Source material:
---*---

<file path="src/rtl/shift_pkg.sv">
// ============================================================================
//  Module      : shift_pkg
//  Description : Shared types and constants for the parametrised shift
//                register and its frame counter.
//  Revision    : 1.0 - initial release
// ============================================================================
`default_nettype none

package shift_pkg;

  // Operating mode of the stage array, sampled only while enabled.
  typedef enum logic [1:0] {
    MODE_HOLD = 2'd0,
    MODE_FWD  = 2'd1,
    MODE_REV  = 2'd2,
    MODE_LOAD = 2'd3
  } mode_t;

  // Smallest stage count for which a shift register is meaningful.
  localparam int MIN_DEPTH = 2;

endpackage : shift_pkg

`default_nettype wire

</file>
<file path="src/rtl/shift_frame_cnt.sv">
// ============================================================================
//  Module      : shift_frame_cnt
//  Description : Wrap counter of shifts within a frame. Counts inc pulses
//                modulo DEPTH and emits a registered one-cycle wrap pulse on
//                the increment that returns the count to zero. clr restarts
//                the frame and suppresses the pulse.
//  Revision    : 1.0 - initial release
// ============================================================================
`default_nettype none

module shift_frame_cnt #(
  parameter  int DEPTH = 4,
  localparam int CW    = $clog2(DEPTH)
) (
  input  logic          clk,
  input  logic          rst_n,
  input  logic          inc_i,
  input  logic          clr_i,
  output logic [CW-1:0] cnt_o,
  output logic          wrap_o
);

  localparam logic [CW-1:0] LAST = CW'(DEPTH - 1);

  logic [CW-1:0] cnt_q, cnt_d;
  logic          wrap_q, wrap_d;

  // Next count: clear wins over increment; the pulse is only raised by the
  // increment that completes a frame, so any other cycle drops it.
  always_comb begin
    cnt_d  = cnt_q;
    wrap_d = 1'b0;
    if (clr_i) begin
      cnt_d = '0;
    end else if (inc_i) begin
      if (cnt_q == LAST) begin
        cnt_d  = '0;
        wrap_d = 1'b1;
      end else begin
        cnt_d = cnt_q + 1'b1;
      end
    end
  end

  // Counter and pulse registers with asynchronous clear.
  always_ff @(posedge clk or negedge rst_n) begin
    if (!rst_n) begin
      cnt_q  <= '0;
      wrap_q <= 1'b0;
    end else begin
      cnt_q  <= cnt_d;
      wrap_q <= wrap_d;
    end
  end

  assign cnt_o  = cnt_q;
  assign wrap_o = wrap_q;

endmodule : shift_frame_cnt

`default_nettype wire

</file>
<file path="src/rtl/param_shift_reg.sv">
// ============================================================================
//  Module      : param_shift_reg
//  Description : DEPTH-stage, WIDTH-bit bidirectional shift register with
//                parallel load/readout, clock enable, shift counter and
//                frame-complete pulse.
//  Revision    : 1.0 - initial release
// ============================================================================
`default_nettype none

module param_shift_reg
  import shift_pkg::*;
#(
  parameter  int WIDTH = 1,
  parameter  int DEPTH = 4,
  localparam int CW    = $clog2(DEPTH)
) (
  input  logic                   clk,
  input  logic                   rst_n,
  input  logic                   en,
  input  logic [1:0]             mode,
  input  logic [WIDTH-1:0]       sin_fwd,
  input  logic [WIDTH-1:0]       sin_rev,
  input  logic [DEPTH*WIDTH-1:0] pin,
  output logic [WIDTH-1:0]       sout_fwd,
  output logic [WIDTH-1:0]       sout_rev,
  output logic [DEPTH*WIDTH-1:0] pout,
  output logic [CW-1:0]          shift_cnt,
  output logic                   frame_done
);

  if (DEPTH < MIN_DEPTH) begin : g_depth_check
    $error("param_shift_reg: DEPTH must be at least %0d", MIN_DEPTH);
  end

  mode_t            mode_w;
  logic             shift_w;
  logic             load_w;
  logic [WIDTH-1:0] stage_q [DEPTH];

  assign mode_w  = mode_t'(mode);
  assign shift_w = en && ((mode_w == MODE_FWD) || (mode_w == MODE_REV));
  assign load_w  = en && (mode_w == MODE_LOAD);

  for (genvar i = 0; i < DEPTH; i++) begin : g_stage
    logic [WIDTH-1:0] fwd_src;
    logic [WIDTH-1:0] rev_src;
    logic [WIDTH-1:0] stage_d;

    // Stage 0 is fed from the forward serial input, others from their lower neighbour.
    if (i == 0) begin : g_fwd_head
      assign fwd_src = sin_fwd;
    end else begin : g_fwd_chain
      assign fwd_src = stage_q[i-1];
    end

    // The last stage is fed from the reverse serial input, others from their upper neighbour.
    if (i == DEPTH - 1) begin : g_rev_head
      assign rev_src = sin_rev;
    end else begin : g_rev_chain
      assign rev_src = stage_q[i+1];
    end

    // Select this stage's next word from the active mode.
    always_comb begin
      stage_d = stage_q[i];
      if (en) begin
        case (mode_w)
          MODE_FWD:  stage_d = fwd_src;
          MODE_REV:  stage_d = rev_src;
          MODE_LOAD: stage_d = pin[i*WIDTH +: WIDTH];
          default:   stage_d = stage_q[i];
        endcase
      end
    end

    // Stage storage with asynchronous clear.
    always_ff @(posedge clk or negedge rst_n) begin
      if (!rst_n) begin
        stage_q[i] <= '0;
      end else begin
        stage_q[i] <= stage_d;
      end
    end

    assign pout[i*WIDTH +: WIDTH] = stage_q[i];
  end

  assign sout_fwd = stage_q[DEPTH-1];
  assign sout_rev = stage_q[0];

  shift_frame_cnt #(
    .DEPTH (DEPTH)
  ) u_frame_cnt (
    .clk    (clk),
    .rst_n  (rst_n),
    .inc_i  (shift_w),
    .clr_i  (load_w),
    .cnt_o  (shift_cnt),
    .wrap_o (frame_done)
  );

endmodule : param_shift_reg

`default_nettype wire

</file>
<file path="config.mk">
export PLATFORM = sky130hd
export DESIGN_NAME = param_shift_reg
export DESIGN_NICKNAME = d
export VERILOG_FILES = /design/src/rtl/shift_pkg.sv /design/src/rtl/shift_frame_cnt.sv /design/src/rtl/param_shift_reg.sv
export SDC_FILE = /design/constraint.sdc
export NUM_CORES = 1
export LEC_CHECK = 0
export CORE_AREA = 2 2 39 41
export DETAILED_ROUTE_END_ITERATION = 12
export DIE_AREA = 0 0 41 43
export GPL_ROUTABILITY_DRIVEN = 0
export PLACE_DENSITY = 0.63
export SYNTH_ARGS = -nofsm -noshare
export SYNTH_HDL_FRONTEND = slang
export SYNTH_SLANG_ARGS = --single-unit
export TNS_END_PERCENT = 100
</file>
<file path="constraint.sdc">
create_clock -name clk -period 1.3 [get_ports clk]
set_input_delay 0.26 -clock clk [delete_from_list [all_inputs] [get_ports clk]]
set_output_delay 0.26 -clock clk [all_outputs]
set_load 0.005 [all_outputs]
</file>
==> results.yml <==
die:
  die_h_um: 43
  io_pins: 20
  die_area_mm2: 0.00176
  coreArea_mm2: 0.00138
  row_count: 14
  dieWidth_um: 41
  initial_core_util_pct: 29.1
drt:
  wire_per_inst_um: 11.3
  drc_errors: 0
  wl_um: 959
  ant_nets: 0
  drt_iter0_drc: 1
  viasPerCell: 4.74
  vias: 403
  firstDrtPassIters: 4
timing:
  setup_viol: 0
  slew-limit-headroom_pct: 79.3
  timing.fmax_mhz: 814
  tns_ns: 0
  slew_viol_final: 0
  finClkSkew_ns: 0.00936
  finalCriticalPeriod_ns: 1.23
  period_share_pct: 94.5
  rsz0062_at_grt: "no"
  finalHoldViolCount: 0
  worst_slew_pin_slew_ns: 0.309
final_layout:
  final_common_cell: "dlygate4sd2_1"
  fin_util_pct: 49.4
  final_layout_size_suffix_gt1_share_pct: 23.2
  fin_nets: 85
  antenna_cells: 0
  area_growth_pct: 69.6
  layout_common_cells: "dlygate4sd2_1 (9), clkdlybuf4s50_1 (8), buf_4 (8)"
setup_path:
  cp_data_arrival_time_ns: 0.97
  start_kind: "flip-flop"
  worstPathCellList: "buf_4, clkdlybuf4s15_1"
  crit_buf_inv: 2
  crit_family: "flip-flops"
  cp_slowest_cell: "dfrtp_1"
  rrSetupSlack_ns: 0.18
  endpoint_kind: "output pin"
  critPathKind: "reg2out"
  crit-reg2reg-capture: "u_frame_cnt.cnt_o[1]"
  worst-r2r-cell-count: 3
  critPathRequiredTime_ns: 1.04
  critPathMaxFanout: 2
  cpPeakStageDelay_ns: 0.38
  timing.rr.start: "u_frame_cnt.cnt_o[0]"
  cp.depth: 2
power:
  comb_power_share_pct: 39.5
  p_clk_share_pct: 25.0
  power_frac_seq_pct: 35.4
  power_density_mw_per_mm2: 1190
  ir_drop_mv: 0.604
  swShare_pct: 29.0
  power.leakage_nw: 0.354
  p_sw_mw: 0.236
  intPower_mw: 0.579
clock_tree:
  ctsLongestPathBuffers: 2
  cts_inserted_buffers: 3
  cts.sinks: 7
  h-tree-depth: 1
  clk_pin_slew_ns: 0.06
  clock-root-buffer: "clkbuf_4"
  postCtsHoldBufs: 0
  clk_latency_ns: 0.26
  cts_tree: "done"
yosys:
  ys_types: 11
  syn_nets: 57
  yosys.area.top_type: "dfrtp_1"
  synth_seq_cells: 7
  synthTopCellsByArea: "dfrtp_1 (43%), a22o_1 (13%), ha_1 (12%)"
  netlist_area_um2: 403
  synthCells: 42
  ys_seq_area_share_pct: 43.5
  yosysWarnings: 0
  synth_top_area_share_pct: 43.5
  avgSynthCellArea_um2: 9.59
place:
  dp_hpwl_um: 651
  port_buffers: 19
grt:
  grt_usage_pct: 12.8
  antenna_found_initial: 0
  grt_pass1_wl_mm: 1.50
  grt-ovfl-total: 0
  grt_max_degree: 9
  grt_pass1_vias: 386
run:
  cap_viol_max_count: 0
worst_hold_path:
  hp-class: "in2async"
outcome:
  status: "complete, no violations"
repair_timing:
action | in CTS | in global routing
resized for setup | 12 | 6
endpoints found under the setup margin | 14 | 8
buffers inserted | 8 | 0
pin swaps | 1 | 0
registers in the layout, summed over array words and instances, names as in the netlist:
register	cells
sout_rev	1
sout_fwd	1
g_stage.rev_src	2
u_frame_cnt.wrap_o	1
u_frame_cnt.cnt_o	2
Yosys cell counts:
library cell,instances
a21oi_1,4
a22o_1,6
and2_1,1
buf_4,4
dfrtp_1,7
ha_1,4
inv_1,2
nand2_1,5
nand2b_1,1
nor2_1,3
o21ai_1,5
power groups by stage:
stage / Clock (mW) / Sequential, mW / Combinational, mW
2_1_floorplan: 0 / 0.305 / 0.124
3_3_place_gp: 0 / 0.312 / 0.252
3_5_place_dp: 0 / 0.312 / 0.256
4_1_cts: 0.212 / 0.289 / 0.313
5_1_grt: 0.224 / 0.294 / 0.359
6_report: 0.204 / 0.289 / 0.322
per-layer routing:
| metal | GRT usage [%] | up-vias | part of all wire (%) |
|---|---|---|---|
| li1 | - | 198 | - |
| met4 | 10.0 | 0 | 1.5 |
| met3 | 1.57 | 2 | 7.1 |
| met2 | 20.3 | 14 | 54 |
| met1 | 14.2 | 189 | 38 |
| met5 | 0 | - | 0 |
how the worst max path moves through the flow:
stage | start | to
floorplan | mode[0] | g_stage[0].rev_src
global placement | mode[0] | g_stage[0].rev_src
detailed placement | mode[0] | sout_fwd
CTS | mode[0] | sout_fwd
global route | sout_rev | sout_rev
finish | sout_rev | sout_rev
kinds of logic after synthesis:
family,share of synthesized area [%]
AO/OA/AOI/OAI,24.2
AND/OR/NAND/NOR,10.6
flip-flops,43.5
buffers and inverters,9.32
adder cells (fa/ha/maj),12.4
worst register-to-register path: cells and delay by family (launching register included):
family	cells	cell delay [ns]
buf+inv	1	0.15
compound gates	1	0.20
fa+ha+maj	1	0.28
flops	1	0.39
cell type report:
type	count	area, um2
timing repair buffer	27	241
fill	147	701
clock buffer	4	26.3
multi-input combinational	29	213
inverter	2	7.51
tap	16	20.0
sequential	7	175
metrics by stage:
step | cell area (um2) | std cells | hold slack (ns) | setup slack (ns) | total power, mW
floorplan | 403 | 42 | -0.0356 | 0.258 | 0.429
global placement | 583 | 73 | 0.528 | -0.305 | 0.564
detailed placement | 583 | 73 | 0.535 | -0.319 | 0.568
CTS | 662 | 85 | 0.261 | 0.00399 | 0.813
global route | 683 | 85 | 0.277 | 0.0485 | 0.878
finish | 683 | 85 | 0.252 | 0.0718 | 0.815
No activity file was read; power rests on OpenSTA's default activity.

---*---

Work to be completed: Each line in the listing above that includes "Description" is to be copied.

Exercise response:
//  Description : Shared types and constants for the parametrised shift
//  Description : Wrap counter of shifts within a frame. Counts inc pulses
//  Description : DEPTH-stage, WIDTH-bit bidirectional shift register with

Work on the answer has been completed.